Witherite [BaCO3] and norsethite [BaMg(CO3)2] are perceived as chemical and structural analogs of aragonite [CaCO3] and dolomite [CaMg(CO3)2], respectively. However, norsethite, unlike dolomite, readily precipitates from aqueous solutions at ambient conditions. This is of special interest as the dehydration barrier of Mg2+ may be a likely cause of the dolomite growth inhibition. The easiness of norsethite growth shows that the problem of dolomite formation is more complex. To attain a comprehensive understanding of the analog BaCO3-MgCO3 system and of the formation of ordered anhydrous Mg-bearing double carbonates, we investigated the fate and behavior of aqueous magnesium during growth of witherite.

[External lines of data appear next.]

===== src/rtl/axi4.sv =====
// Shared AXI4 definitions: response codes and small helpers used by bus masters and slaves.
package axi4;

    typedef enum logic [1:0] {
        OKAY   = 2'b00,
        EXOKAY = 2'b01,
        SLVERR = 2'b10,
        DECERR = 2'b11
    } resp_t;

    localparam int unsigned RESP_WIDTH = 2;
    localparam int unsigned PROT_WIDTH = 3;

    // Anything other than a plain OKAY is reported upstream as an error.
    function automatic logic resp_is_error(input logic [RESP_WIDTH-1:0] resp);
        return resp != OKAY;
    endfunction

endpackage
==> config.mk <==
export PLATFORM = sky130hd
export DESIGN_NAME = fetch_unit_flat
export DESIGN_NICKNAME = d
export VERILOG_FILES = /design/src/rtl/fetch_pkg.sv /design/src/rtl/fetch_if.sv /design/src/rtl/fetch_fifo.sv /design/src/rtl/fetch_unit.sv /design/src/flat_wrapper.sv
export SDC_FILE = /design/constraint.sdc
export NUM_CORES = 1
export LEC_CHECK = 0
export BUFFER_PORTS_ARGS = -buffer_cell sky130_fd_sc_hd__buf_2
export CAP_MARGIN = 20
export CORE_MARGIN = 1.5
export CORE_UTILIZATION = 40
export DETAILED_ROUTE_END_ITERATION = 10
export MAX_ROUTING_LAYER = met4
export PLACE_DENSITY = 0.6
export SLEW_MARGIN = 20
export SYNTH_ARGS = -nofsm -noshare
export SYNTH_HDL_FRONTEND = slang
export SYNTH_SLANG_ARGS = --single-unit
==> constraint.sdc <==
create_clock -name clk -period 3.7 [get_ports clk]
set_input_delay 0.185 -clock clk [delete_from_list [all_inputs] [get_ports clk]]
set_output_delay 0.185 -clock clk [all_outputs]
set_load 0.02 [all_outputs]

Growth experiments were conducted on witherite seeds in mixed-flow reactors at 50°C and various Mg-concentrations (0.25–2 mM Ba2+, 0–20 mM Mg2+, pH 7.8–8.5, ionic strength 0.1 M). At Mg:Ba ratios in solution smaller than 6:1, Mg2+ did not affect witherite growth kinetics. No signifi-cant amount of Mg2+ was incorporated. The rate constant k and reaction order n for witherite growth were determined for the first time (k = 0.65 ± 0.05 × 10-7 mol m-2 s-1; n = 1.3 ± 0.1; supersaturation Ω = IAP/Ks = 1–4, where IAP is the ionic activity product and Ks the solubility constant). The insensitivity of witherite growth kinetics to these levels of Mg is analogous to aragonite growth. The general absence of the formation of solid solutions in the entire BaCO3-MgCO3 system, however, is not shared by the CaCO3-MgCO3 system, for which it is well known that substitution in the sixfold-coordinated cation sites occurs extensively.

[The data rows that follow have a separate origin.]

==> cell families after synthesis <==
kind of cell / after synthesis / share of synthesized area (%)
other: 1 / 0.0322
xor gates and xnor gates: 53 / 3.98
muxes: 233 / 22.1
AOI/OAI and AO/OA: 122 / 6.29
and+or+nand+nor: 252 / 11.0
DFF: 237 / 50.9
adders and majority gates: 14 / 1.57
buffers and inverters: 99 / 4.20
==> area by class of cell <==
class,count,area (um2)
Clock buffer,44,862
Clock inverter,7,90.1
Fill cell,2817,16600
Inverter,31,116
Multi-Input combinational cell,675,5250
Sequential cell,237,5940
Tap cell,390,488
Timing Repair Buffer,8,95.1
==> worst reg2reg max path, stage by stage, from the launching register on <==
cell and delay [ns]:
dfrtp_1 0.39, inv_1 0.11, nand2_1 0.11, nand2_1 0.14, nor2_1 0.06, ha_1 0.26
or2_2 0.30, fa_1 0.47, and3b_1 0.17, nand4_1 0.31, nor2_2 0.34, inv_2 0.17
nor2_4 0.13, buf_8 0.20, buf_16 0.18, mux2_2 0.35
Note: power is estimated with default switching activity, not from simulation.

Mg:Ba ratios in solution larger than 12:1 led to a replacement of witherite by norsethite. This replacement also is in strong contrast to the CaCO3-MgCO3 system, where higher temperatures and/or much longer timescales are necessary to obtain dolomite. The replacement rate of witherite at 50°C was estimated to be ~200 times faster than the analogous replacement of aragonite by dolomite observed over 7 years at even 60°C (Usdowski 1989).

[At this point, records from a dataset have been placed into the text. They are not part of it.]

## config.mk

```make
export PLATFORM = sky130hd
export DESIGN_NAME = warp_fetch_scheduler_flat
export DESIGN_NICKNAME = d
export VERILOG_FILES = /design/src/rtl/warp_fetch_scheduler_pkg.sv /design/src/rtl/warp_fetch_scheduler_if.sv /design/src/rtl/warp_fetch_scheduler_rr_pick2.sv /design/src/rtl/warp_fetch_scheduler.sv /design/src/flat_wrapper.sv
export SDC_FILE = /design/constraint.sdc
export NUM_CORES = 1
export LEC_CHECK = 0
export CAP_MARGIN = 20
export CORE_ASPECT_RATIO = 1.75
export CORE_UTILIZATION = 55
export DETAILED_ROUTE_END_ITERATION = 12
export GPL_TIMING_DRIVEN = 0
export PLACE_DENSITY = 0.88
export SETUP_SLACK_MARGIN = 0.1
export SLEW_MARGIN = 20
export SYNTH_ARGS = -nofsm -noshare
export SYNTH_HDL_FRONTEND = slang
export SYNTH_SLANG_ARGS = --single-unit
```

## constraint.sdc

```tcl
create_clock -name clk -period 13.41 [get_ports clk]
set_input_delay 1.341 -clock clk [delete_from_list [all_inputs] [get_ports clk]]
set_output_delay 1.341 -clock clk [all_outputs]
set_load 0.01 [all_outputs]
```

## src/rtl/warp_fetch_scheduler_pkg.sv

```systemverilog
// rtl/warp_fetch_scheduler_pkg.sv - shared GPU constants, warp state encoding and warp transition function
package warp_fetch_scheduler_pkg;

  localparam int GPU_NUM_WARPS = 8;
  localparam int GPU_IF_DEPTH  = 2;

  typedef enum logic [1:0] {
    W_IDLE   = 2'd0,
    W_ACTIVE = 2'd1,
    W_BRWAIT = 2'd2,
    W_DONE   = 2'd3
  } warp_state_e;

  // Exit beats BrPend beats BrResolve beats Start; a pend that arrives with its resolve never waits.
  function automatic warp_state_e warp_next(
    input warp_state_e cur,
    input logic        start,
    input logic        brpend,
    input logic        brres,
    input logic        ex
  );
    warp_state_e nxt;
    nxt = cur;
    case (cur)
      W_IDLE:   if (start) nxt = W_ACTIVE;
      W_ACTIVE: begin
        if (ex)                      nxt = W_DONE;
        else if (brpend && !brres)   nxt = W_BRWAIT;
      end
      W_BRWAIT: begin
        if (ex)                      nxt = W_DONE;
        else if (!brpend && brres)   nxt = W_ACTIVE;
      end
      W_DONE:   if (start) nxt = W_ACTIVE;
      default:  nxt = W_IDLE;
    endcase
    return nxt;
  endfunction

endpackage

```

## src/rtl/warp_fetch_scheduler_if.sv

```systemverilog
// rtl/warp_fetch_scheduler_if.sv - fetch scheduler control/grant bundle
interface warp_fetch_scheduler_if
  import warp_fetch_scheduler_pkg::*;
#(
  parameter int NUM_WARPS = GPU_NUM_WARPS
) ();

  logic [NUM_WARPS-1:0] Start_Warps_IF;
  logic                 Stall_IF;
  logic [NUM_WARPS-1:0] IB_Full_IF;
  logic [NUM_WARPS-1:0] BrPend_ID_IF;
  logic [NUM_WARPS-1:0] BrResolve_SIMT_IF;
  logic [NUM_WARPS-1:0] Exit_ID_IF;
  logic [NUM_WARPS-1:0] Grant_IF0;
  logic [NUM_WARPS-1:0] Grant_IF1;
  logic [NUM_WARPS-1:0] Active_IF;
  logic [NUM_WARPS-1:0] Done_IF;

  modport master (
    output Start_Warps_IF, Stall_IF, IB_Full_IF, BrPend_ID_IF, BrResolve_SIMT_IF, Exit_ID_IF,
    input  Grant_IF0, Grant_IF1, Active_IF, Done_IF
  );

  modport slave (
    input  Start_Warps_IF, Stall_IF, IB_Full_IF, BrPend_ID_IF, BrResolve_SIMT_IF, Exit_ID_IF,
    output Grant_IF0, Grant_IF1, Active_IF, Done_IF
  );

endinterface

```

## src/rtl/warp_fetch_scheduler_rr_pick2.sv

```systemverilog
// rtl/warp_fetch_scheduler_rr_pick2.sv - combinational round-robin picker returning up to two one-hot winners
module rr_pick2 #(
  parameter int N  = 8,
  parameter int PW = 3
) (
  input  logic [N-1:0]  i_elig,
  input  logic [PW-1:0] i_ptr,
  output logic [N-1:0]  o_grant0,
  output logic [N-1:0]  o_grant1
);

  logic [PW:0]   w_sum;
  logic [PW-1:0] w_idx;
  logic          w_found0;
  logic          w_found1;

  always_comb begin
    o_grant0 = '0;
    o_grant1 = '0;
    w_found0 = 1'b0;
    w_found1 = 1'b0;
    w_sum    = '0;
    w_idx    = '0;
    for (int k = 0; k < N; k++) begin
      w_sum = {1'b0, i_ptr} + (PW+1)'(k);
      if (w_sum >= (PW+1)'(N)) w_sum = w_sum - (PW+1)'(N);
      w_idx = w_sum[PW-1:0];
      if (i_elig[w_idx]) begin
        if (!w_found0) begin
          o_grant0[w_idx] = 1'b1;
          w_found0        = 1'b1;
        end else if (!w_found1) begin
          o_grant1[w_idx] = 1'b1;
          w_found1        = 1'b1;
        end
      end
    end
  end

endmodule

```

## src/rtl/warp_fetch_scheduler.sv

```systemverilog
// rtl/warp_fetch_scheduler.sv - per-warp lifecycle FSMs and dual-slot round-robin instruction fetch grants
module warp_fetch_scheduler
  import warp_fetch_scheduler_pkg::*;
#(
  parameter int NUM_WARPS = GPU_NUM_WARPS
) (
  input logic                   clk,
  input logic                   rst_n,
  warp_fetch_scheduler_if.slave bus
);

  localparam int PW = (NUM_WARPS > 1) ? $clog2(NUM_WARPS) : 1;

  warp_state_e          r_state     [NUM_WARPS];
  warp_state_e          w_state_nxt [NUM_WARPS];
  logic [NUM_WARPS-1:0] r_inflight  [GPU_IF_DEPTH];
  logic [NUM_WARPS-1:0] r_grant0;
  logic [NUM_WARPS-1:0] r_grant1;
  logic [PW-1:0]        r_rr_ptr;

  logic [NUM_WARPS-1:0] w_busy, w_elig, w_keep, w_active, w_done;
  logic [NUM_WARPS-1:0] w_pick0, w_pick1, w_hold0, w_hold1;
  logic [PW-1:0]        w_last, w_ptr_nxt;
  logic                 w_any;

  always_comb begin
    w_busy   = '0;
    w_elig   = '0;
    w_keep   = '0;
    w_active = '0;
    w_done   = '0;
    for (int d = 0; d < GPU_IF_DEPTH; d++) w_busy = w_busy | r_inflight[d];
    for (int i = 0; i < NUM_WARPS; i++) begin
      w_state_nxt[i] = warp_next(r_state[i], bus.Start_Warps_IF[i], bus.BrPend_ID_IF[i],
                                 bus.BrResolve_SIMT_IF[i], bus.Exit_ID_IF[i]);
      w_elig[i]   = (r_state[i] == W_ACTIVE) && !bus.IB_Full_IF[i] && !w_busy[i];
      w_keep[i]   = (w_state_nxt[i] == W_ACTIVE);
      w_active[i] = (r_state[i] == W_ACTIVE) || (r_state[i] == W_BRWAIT);
      w_done[i]   = (r_state[i] == W_DONE);
    end
  end

  rr_pick2 #(
    .N  (NUM_WARPS),
    .PW (PW)
  ) u_pick (
    .i_elig   (w_elig),
    .i_ptr    (r_rr_ptr),
    .o_grant0 (w_pick0),
    .o_grant1 (w_pick1)
  );

  // Held grants drop warps leaving ACTIVE; slot 1 promotes so slot 0 is never empty alone.
  always_comb begin
    w_hold0 = r_grant0 & w_keep;
    w_hold1 = r_grant1 & w_keep;
    if (w_hold0 == '0) begin
      w_hold0 = w_hold1;
      w_hold1 = '0;
    end
  end

  always_comb begin
    w_last = r_rr_ptr;
    w_any  = 1'b0;
    for (int i = 0; i < NUM_WARPS; i++) begin
      if (w_pick0[i]) begin
        w_last = PW'(i);
        w_any  = 1'b1;
      end
    end
    for (int i = 0; i < NUM_WARPS; i++) begin
      if (w_pick1[i]) w_last = PW'(i);
    end
    if (!w_any)                               w_ptr_nxt = r_rr_ptr;
    else if (w_last == PW'(NUM_WARPS - 1))    w_ptr_nxt = '0;
    else                                      w_ptr_nxt = w_last + PW'(1);
  end

  always_ff @(posedge clk or negedge rst_n) begin
    if (!rst_n) begin
      for (int i = 0; i < NUM_WARPS; i++) r_state[i] <= W_IDLE;
      for (int d = 0; d < GPU_IF_DEPTH; d++) r_inflight[d] <= '0;
      r_grant0 <= '0;
      r_grant1 <= '0;
      r_rr_ptr <= '0;
    end else begin
      for (int i = 0; i < NUM_WARPS; i++) r_state[i] <= w_state_nxt[i];
      if (bus.Stall_IF) begin
        r_grant0 <= w_hold0;
        r_grant1 <= w_hold1;
      end else begin
        r_grant0      <= w_pick0;
        r_grant1      <= w_pick1;
        r_rr_ptr      <= w_ptr_nxt;
        r_inflight[0] <= w_pick0 | w_pick1;
        for (int d = 1; d < GPU_IF_DEPTH; d++) r_inflight[d] <= r_inflight[d-1];
      end
    end
  end

  assign bus.Grant_IF0 = r_grant0;
  assign bus.Grant_IF1 = r_grant1;
  assign bus.Active_IF = w_active;
  assign bus.Done_IF   = w_done;

endmodule
```

## src/flat_wrapper.sv

```systemverilog
// flat-port wrapper written by rule: the top's interface ports become plain ports
module warp_fetch_scheduler_flat import warp_fetch_scheduler_pkg::*;
#(
  parameter int NUM_WARPS = GPU_NUM_WARPS
)
  (clk, rst_n, bus_Start_Warps_IF, bus_Stall_IF, bus_IB_Full_IF, bus_BrPend_ID_IF, bus_BrResolve_SIMT_IF, bus_Exit_ID_IF, bus_Grant_IF0, bus_Grant_IF1, bus_Active_IF, bus_Done_IF);
  warp_fetch_scheduler_if #(.NUM_WARPS(NUM_WARPS)) bus_i ();
  input logic clk;
  input logic rst_n;
  input wire logic [$bits(bus_i.Start_Warps_IF)-1:0] bus_Start_Warps_IF;
  input wire logic [$bits(bus_i.Stall_IF)-1:0] bus_Stall_IF;
  input wire logic [$bits(bus_i.IB_Full_IF)-1:0] bus_IB_Full_IF;
  input wire logic [$bits(bus_i.BrPend_ID_IF)-1:0] bus_BrPend_ID_IF;
  input wire logic [$bits(bus_i.BrResolve_SIMT_IF)-1:0] bus_BrResolve_SIMT_IF;
  input wire logic [$bits(bus_i.Exit_ID_IF)-1:0] bus_Exit_ID_IF;
  output wire logic [$bits(bus_i.Grant_IF0)-1:0] bus_Grant_IF0;
  output wire logic [$bits(bus_i.Grant_IF1)-1:0] bus_Grant_IF1;
  output wire logic [$bits(bus_i.Active_IF)-1:0] bus_Active_IF;
  output wire logic [$bits(bus_i.Done_IF)-1:0] bus_Done_IF;
  assign bus_i.Start_Warps_IF = bus_Start_Warps_IF;
  assign bus_i.Stall_IF = bus_Stall_IF;
  assign bus_i.IB_Full_IF = bus_IB_Full_IF;
  assign bus_i.BrPend_ID_IF = bus_BrPend_ID_IF;
  assign bus_i.BrResolve_SIMT_IF = bus_BrResolve_SIMT_IF;
  assign bus_i.Exit_ID_IF = bus_Exit_ID_IF;
  assign bus_Grant_IF0 = bus_i.Grant_IF0;
  assign bus_Grant_IF1 = bus_i.Grant_IF1;
  assign bus_Active_IF = bus_i.Active_IF;
  assign bus_Done_IF = bus_i.Done_IF;
  warp_fetch_scheduler #(.NUM_WARPS(NUM_WARPS)) u_core (.clk(clk), .rst_n(rst_n), .bus(bus_i));
endmodule
```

We speculate that the preferential formation of ordered norsethite over a solid solution is facilitated by the large difference in Mg2+ and Ba2+ ionic radii. Due to the presumably very high free energy of formation of the solid solution, ordering into distinct Ba- and Mg-layers is the only way to combine both cations within one phase. In the CaCO3-MgCO3 system, solid solution occurrence is common and effectively contributes to the inhibition of the formation of the ordered double carbonate dolomite over a wide range of conditions (cf. Arvidson and Mackenzie 1999).